Identifying Cognate Binding Pairs among a Large Set of Paralogs: The Case of PE/PPE Proteins of Mycobacterium tuberculosis

Abstract
We consider the problem of how to detect cognate pairs of proteins that bind when each belongs to a large family of paralogs. To illustrate the problem, we have undertaken a genomewide analysis of interactions of members of the PE and PPE protein families of Mycobacterium tuberculosis. Our computational method uses structural information, operon organization, and protein coevolution to infer the interaction of PE and PPE proteins. Some 289 PE/PPE complexes were predicted out of a possible 5,590 PE/PPE pairs genomewide. Thirty-five of these predicted complexes were also found to have correlated mRNA expression, providing additional evidence for these interactions. We show that our method is applicable to other protein families, by analyzing interactions of the Esx family of proteins. Our resulting set of predictions is a starting point for genomewide experimental interaction screens of the PE and PPE families, and our method may be generally useful for detecting interactions of proteins within families having many paralogs.
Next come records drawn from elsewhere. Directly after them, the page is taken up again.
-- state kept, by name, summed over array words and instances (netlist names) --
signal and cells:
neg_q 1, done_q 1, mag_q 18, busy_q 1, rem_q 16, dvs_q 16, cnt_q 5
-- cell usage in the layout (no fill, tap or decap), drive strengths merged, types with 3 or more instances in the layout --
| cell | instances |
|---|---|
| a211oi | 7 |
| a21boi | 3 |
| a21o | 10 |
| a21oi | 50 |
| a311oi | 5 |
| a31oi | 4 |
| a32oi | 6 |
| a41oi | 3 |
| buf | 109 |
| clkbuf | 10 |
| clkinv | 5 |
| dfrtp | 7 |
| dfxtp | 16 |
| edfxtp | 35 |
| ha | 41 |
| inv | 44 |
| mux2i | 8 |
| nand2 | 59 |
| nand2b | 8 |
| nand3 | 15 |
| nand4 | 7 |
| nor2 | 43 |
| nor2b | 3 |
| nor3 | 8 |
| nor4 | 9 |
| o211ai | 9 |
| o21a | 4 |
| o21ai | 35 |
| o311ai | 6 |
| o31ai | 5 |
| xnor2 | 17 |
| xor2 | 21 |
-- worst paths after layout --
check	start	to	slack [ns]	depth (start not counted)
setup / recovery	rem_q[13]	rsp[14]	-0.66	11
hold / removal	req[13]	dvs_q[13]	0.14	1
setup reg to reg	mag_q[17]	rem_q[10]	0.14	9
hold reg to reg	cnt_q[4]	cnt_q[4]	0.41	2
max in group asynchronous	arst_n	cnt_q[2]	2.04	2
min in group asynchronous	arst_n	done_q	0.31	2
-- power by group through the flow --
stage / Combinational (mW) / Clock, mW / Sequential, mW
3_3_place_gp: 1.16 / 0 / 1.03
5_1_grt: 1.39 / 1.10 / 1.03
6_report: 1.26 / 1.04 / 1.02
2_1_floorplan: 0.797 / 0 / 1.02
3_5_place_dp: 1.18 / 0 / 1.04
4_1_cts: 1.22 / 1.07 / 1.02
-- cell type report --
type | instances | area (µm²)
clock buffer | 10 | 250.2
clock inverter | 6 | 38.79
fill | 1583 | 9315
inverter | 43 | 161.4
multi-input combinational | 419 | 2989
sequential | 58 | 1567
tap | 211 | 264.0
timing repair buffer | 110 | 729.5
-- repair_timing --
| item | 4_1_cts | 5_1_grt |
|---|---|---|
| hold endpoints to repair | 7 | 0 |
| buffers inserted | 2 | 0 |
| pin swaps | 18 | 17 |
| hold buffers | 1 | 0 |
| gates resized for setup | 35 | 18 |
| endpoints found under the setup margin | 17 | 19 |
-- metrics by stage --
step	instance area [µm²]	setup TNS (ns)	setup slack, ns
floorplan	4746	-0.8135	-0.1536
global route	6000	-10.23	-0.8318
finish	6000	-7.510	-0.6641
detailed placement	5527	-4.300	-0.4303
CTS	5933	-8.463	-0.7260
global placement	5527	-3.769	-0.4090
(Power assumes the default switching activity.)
We consider the problem of detecting protein interactions from genome sequences when the potential interacting partners belong to large families of similar (homologous) proteins. Many computational methods for predicting protein interactions rely on similarity to a pair of known interacting proteins. When the proteins in question are members of large groups of similar proteins within the same organism (paralogs), the problem of inferring the correct interactions becomes difficult. To illustrate the problem, we undertook prediction of interactions of some highly expanded protein families of Mycobacterium tuberculosis (Mtb), which are believed to contribute to the bacterium's ability to infect human beings. To generate predictions, we analyzed patterns of coevolution in a small subset of likely interacting proteins, and extended these patterns to predict additional interactions throughout the genome. Our results provide a map for experimental probes of the Mtb interaction network, for the benefit of drug and vaccine discovery. More generally, our procedure is applicable to detecting interactions of proteins that belong to large families of paralogs in any organism with a sequenced genome.